西日本豪雨 濁流が支流を遡上 被害を拡大 住民が恐怖語る 愛媛・大洲

 「下流から逆流してきた水が、あっという間に1階の天井まで押し寄せた」。愛媛大洲市の鹿野川地区に住む金野翌さん(81)はそのときの恐怖を語る。西日本豪雨で7日朝、肱川流域で行われた野村ダム(西予市)と鹿野川ダム(大洲市)の基準量の6倍に達する放流で、支流の河辺川や小田川などでは濁流が遡上して被害が拡大していた。

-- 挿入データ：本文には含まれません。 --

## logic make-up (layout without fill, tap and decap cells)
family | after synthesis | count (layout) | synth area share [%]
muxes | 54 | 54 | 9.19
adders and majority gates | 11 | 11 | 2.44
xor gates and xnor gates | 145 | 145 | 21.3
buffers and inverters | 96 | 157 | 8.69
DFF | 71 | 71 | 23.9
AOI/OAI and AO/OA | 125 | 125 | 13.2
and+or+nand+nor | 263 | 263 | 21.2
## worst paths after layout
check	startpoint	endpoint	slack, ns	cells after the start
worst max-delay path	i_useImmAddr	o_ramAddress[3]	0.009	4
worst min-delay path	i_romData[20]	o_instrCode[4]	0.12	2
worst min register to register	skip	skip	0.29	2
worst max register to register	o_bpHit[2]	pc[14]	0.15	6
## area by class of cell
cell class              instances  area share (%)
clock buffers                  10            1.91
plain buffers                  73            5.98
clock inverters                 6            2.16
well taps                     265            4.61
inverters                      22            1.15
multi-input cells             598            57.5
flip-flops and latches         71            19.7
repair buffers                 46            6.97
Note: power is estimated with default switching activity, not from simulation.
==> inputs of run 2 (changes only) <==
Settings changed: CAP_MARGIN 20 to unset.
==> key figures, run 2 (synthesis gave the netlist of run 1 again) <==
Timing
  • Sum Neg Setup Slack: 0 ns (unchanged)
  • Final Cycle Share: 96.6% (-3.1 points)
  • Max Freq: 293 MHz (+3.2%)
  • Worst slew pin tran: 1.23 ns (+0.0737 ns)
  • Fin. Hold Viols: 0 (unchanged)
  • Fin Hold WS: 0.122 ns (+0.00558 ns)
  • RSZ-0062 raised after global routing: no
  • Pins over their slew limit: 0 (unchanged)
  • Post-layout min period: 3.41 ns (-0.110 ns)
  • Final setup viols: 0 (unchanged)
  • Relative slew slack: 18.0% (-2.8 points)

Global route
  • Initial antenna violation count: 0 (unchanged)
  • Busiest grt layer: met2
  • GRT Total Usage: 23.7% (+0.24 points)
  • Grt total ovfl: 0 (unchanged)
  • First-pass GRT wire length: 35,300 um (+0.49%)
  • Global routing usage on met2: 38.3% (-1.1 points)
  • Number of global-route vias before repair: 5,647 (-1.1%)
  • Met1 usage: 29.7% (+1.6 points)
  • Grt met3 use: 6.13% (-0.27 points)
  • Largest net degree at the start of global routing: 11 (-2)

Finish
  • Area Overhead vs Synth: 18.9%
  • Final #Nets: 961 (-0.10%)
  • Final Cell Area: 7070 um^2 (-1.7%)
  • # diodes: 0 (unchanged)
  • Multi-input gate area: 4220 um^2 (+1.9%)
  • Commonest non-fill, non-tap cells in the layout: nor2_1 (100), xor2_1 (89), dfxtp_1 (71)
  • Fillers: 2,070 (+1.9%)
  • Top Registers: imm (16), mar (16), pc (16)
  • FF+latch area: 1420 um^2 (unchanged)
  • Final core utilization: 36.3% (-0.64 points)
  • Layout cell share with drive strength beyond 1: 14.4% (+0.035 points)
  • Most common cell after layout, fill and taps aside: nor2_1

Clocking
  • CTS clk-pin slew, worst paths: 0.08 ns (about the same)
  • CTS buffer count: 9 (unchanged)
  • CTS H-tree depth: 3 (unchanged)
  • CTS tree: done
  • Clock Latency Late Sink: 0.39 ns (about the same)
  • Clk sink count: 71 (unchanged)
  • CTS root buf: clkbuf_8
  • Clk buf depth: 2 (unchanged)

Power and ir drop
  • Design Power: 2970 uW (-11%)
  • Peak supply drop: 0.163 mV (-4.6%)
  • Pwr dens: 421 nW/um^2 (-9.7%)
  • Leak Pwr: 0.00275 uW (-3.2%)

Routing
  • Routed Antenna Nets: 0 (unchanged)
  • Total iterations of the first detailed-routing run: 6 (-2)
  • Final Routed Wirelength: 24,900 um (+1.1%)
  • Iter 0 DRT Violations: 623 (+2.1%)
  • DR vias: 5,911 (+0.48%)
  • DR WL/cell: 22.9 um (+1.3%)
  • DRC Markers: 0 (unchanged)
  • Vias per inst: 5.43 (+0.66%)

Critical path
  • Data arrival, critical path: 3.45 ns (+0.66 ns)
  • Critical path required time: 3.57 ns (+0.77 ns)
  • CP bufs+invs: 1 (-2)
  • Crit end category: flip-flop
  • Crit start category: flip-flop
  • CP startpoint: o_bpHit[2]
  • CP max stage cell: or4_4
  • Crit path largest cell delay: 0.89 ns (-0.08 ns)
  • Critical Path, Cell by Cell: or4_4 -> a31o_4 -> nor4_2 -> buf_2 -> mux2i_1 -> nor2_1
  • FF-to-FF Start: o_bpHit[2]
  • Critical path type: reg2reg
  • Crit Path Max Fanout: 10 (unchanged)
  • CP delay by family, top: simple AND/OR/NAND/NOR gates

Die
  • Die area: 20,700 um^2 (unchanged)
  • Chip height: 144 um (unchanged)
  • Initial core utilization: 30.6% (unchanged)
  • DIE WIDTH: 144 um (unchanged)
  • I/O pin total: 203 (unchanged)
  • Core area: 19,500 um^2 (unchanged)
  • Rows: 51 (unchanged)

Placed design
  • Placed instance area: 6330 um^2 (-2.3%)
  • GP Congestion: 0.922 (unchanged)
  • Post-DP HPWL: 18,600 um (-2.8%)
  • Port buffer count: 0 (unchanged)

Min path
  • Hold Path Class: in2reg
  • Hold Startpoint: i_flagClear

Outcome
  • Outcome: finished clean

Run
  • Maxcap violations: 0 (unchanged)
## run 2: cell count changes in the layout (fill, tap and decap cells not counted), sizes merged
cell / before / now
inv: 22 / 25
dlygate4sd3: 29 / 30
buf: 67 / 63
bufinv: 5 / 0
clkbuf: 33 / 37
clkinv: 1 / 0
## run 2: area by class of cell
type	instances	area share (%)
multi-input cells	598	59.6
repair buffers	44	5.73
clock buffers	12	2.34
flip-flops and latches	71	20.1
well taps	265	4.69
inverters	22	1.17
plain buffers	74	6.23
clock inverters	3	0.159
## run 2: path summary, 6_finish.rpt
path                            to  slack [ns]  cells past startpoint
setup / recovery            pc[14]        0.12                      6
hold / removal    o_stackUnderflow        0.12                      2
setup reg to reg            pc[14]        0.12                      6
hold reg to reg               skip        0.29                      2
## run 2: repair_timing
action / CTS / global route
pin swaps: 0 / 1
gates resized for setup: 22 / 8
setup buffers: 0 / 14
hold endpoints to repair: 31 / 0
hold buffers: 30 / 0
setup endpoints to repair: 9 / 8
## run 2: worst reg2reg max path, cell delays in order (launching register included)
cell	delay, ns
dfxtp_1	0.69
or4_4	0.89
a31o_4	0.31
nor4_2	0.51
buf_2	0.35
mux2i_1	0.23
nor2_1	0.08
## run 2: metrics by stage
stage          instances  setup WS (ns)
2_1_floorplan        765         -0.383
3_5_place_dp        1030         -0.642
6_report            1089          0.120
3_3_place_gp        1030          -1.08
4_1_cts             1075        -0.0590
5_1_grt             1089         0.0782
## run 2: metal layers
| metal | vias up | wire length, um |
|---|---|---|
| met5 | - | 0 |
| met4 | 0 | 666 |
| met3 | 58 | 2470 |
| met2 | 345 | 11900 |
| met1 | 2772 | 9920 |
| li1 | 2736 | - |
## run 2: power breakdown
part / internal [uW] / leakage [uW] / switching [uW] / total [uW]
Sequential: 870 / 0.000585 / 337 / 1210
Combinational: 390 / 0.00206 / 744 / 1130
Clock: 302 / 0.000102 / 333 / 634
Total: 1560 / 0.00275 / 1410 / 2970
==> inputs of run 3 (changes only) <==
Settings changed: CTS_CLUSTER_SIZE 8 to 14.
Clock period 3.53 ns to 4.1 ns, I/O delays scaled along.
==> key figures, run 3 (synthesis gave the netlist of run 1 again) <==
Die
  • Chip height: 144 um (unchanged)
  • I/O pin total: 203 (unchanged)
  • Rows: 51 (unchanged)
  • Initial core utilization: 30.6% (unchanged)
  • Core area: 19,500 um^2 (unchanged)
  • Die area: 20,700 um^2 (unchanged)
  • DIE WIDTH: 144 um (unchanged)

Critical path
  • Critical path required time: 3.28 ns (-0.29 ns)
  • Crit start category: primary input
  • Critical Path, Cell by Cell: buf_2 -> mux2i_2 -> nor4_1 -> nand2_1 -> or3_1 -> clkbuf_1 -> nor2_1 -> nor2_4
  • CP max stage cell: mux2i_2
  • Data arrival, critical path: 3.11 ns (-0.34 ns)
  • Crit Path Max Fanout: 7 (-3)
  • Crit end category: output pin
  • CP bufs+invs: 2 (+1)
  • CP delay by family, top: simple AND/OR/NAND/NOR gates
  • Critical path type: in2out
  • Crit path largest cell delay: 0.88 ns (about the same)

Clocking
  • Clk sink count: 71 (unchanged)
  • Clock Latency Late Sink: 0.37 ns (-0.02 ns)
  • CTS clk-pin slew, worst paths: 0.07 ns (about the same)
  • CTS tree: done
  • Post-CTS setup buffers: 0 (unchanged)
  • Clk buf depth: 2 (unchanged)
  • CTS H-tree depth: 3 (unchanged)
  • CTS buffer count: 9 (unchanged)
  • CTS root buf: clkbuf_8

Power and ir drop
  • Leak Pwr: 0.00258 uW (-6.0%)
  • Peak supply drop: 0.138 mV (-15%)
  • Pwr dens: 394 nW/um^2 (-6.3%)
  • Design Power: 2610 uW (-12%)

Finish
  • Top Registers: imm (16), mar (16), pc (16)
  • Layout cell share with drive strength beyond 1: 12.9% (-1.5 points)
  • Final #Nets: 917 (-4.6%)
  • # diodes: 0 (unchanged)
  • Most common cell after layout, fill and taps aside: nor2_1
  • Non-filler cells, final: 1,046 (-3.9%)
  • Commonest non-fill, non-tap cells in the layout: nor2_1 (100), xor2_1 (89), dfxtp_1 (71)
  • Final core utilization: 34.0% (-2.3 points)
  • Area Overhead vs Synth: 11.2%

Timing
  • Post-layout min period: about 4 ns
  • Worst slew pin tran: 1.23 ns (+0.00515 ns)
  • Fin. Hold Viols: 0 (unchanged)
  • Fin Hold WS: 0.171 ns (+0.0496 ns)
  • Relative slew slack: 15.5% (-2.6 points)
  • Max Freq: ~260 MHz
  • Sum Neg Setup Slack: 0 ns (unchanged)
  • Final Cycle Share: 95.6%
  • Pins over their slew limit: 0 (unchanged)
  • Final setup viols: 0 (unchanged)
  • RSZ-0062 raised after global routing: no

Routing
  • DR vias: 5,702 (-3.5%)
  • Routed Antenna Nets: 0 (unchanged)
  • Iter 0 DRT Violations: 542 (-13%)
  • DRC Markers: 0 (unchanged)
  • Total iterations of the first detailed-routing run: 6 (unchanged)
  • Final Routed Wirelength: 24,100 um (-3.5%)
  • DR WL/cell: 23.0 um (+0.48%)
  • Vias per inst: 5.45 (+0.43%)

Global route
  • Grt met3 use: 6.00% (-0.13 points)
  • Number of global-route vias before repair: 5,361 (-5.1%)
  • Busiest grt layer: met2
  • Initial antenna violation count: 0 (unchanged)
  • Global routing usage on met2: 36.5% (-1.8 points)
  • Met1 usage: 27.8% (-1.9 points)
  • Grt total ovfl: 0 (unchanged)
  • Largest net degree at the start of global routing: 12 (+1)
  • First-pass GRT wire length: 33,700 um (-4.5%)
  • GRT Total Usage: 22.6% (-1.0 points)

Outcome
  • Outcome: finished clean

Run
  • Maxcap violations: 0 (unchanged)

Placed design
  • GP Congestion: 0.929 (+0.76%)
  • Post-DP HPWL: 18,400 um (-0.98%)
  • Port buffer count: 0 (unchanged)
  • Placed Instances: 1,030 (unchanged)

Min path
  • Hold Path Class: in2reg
**config.mk**
```make
export PLATFORM = sky130hd
export DESIGN_NAME = float_mul_seq
export DESIGN_NICKNAME = d
export VERILOG_FILES = /design/src/rtl/float_mul_seq.sv
export SDC_FILE = /design/constraint.sdc
export NUM_CORES = 1
export LEC_CHECK = 0
export CORE_MARGIN = 8
export CORE_UTILIZATION = 40
export CTS_CLUSTER_DIAMETER = 30
export CTS_CLUSTER_SIZE = 20
export DETAILED_ROUTE_END_ITERATION = 10
export SETUP_SLACK_MARGIN = 0.3
export SLEW_MARGIN = 20
export SYNTH_ARGS = -nofsm -noshare
export SYNTH_HDL_FRONTEND = slang
export SYNTH_SLANG_ARGS = --single-unit
```
**constraint.sdc**
```tcl
create_clock -name clk -period 13.9 [get_ports clk]
set_input_delay 2.78 -clock clk [delete_from_list [all_inputs] [get_ports clk]]
set_output_delay 2.78 -clock clk [all_outputs]
set_load 0.01 [all_outputs]
```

 同地区は鹿野川ダムから約1キロ。支流の河辺川沿いに位置し、放流による浸水は想定されておらず、同ダムの完成後、放流の影響を受けたこともなかった。だが、今回は河辺川と肱川の合流点から約500メートル上流の市肱川支所(旧肱川町役場)が2階まで水に浸かった。パソコンや電話機、ファクシミリ、書類など一切が水に浸かり、本庁との連絡機能が失われた。

 昭和34年に完成した同ダム建設に伴う立ち退きで鹿野川地区に移転した金野さん。同日8時ごろ、自宅前を流れる河辺川の様子をうかがっていた。「下流から逆流してきた水が、あっという間に1階の天井まで押し寄せた。逃げる時間がなかった」と振り返る。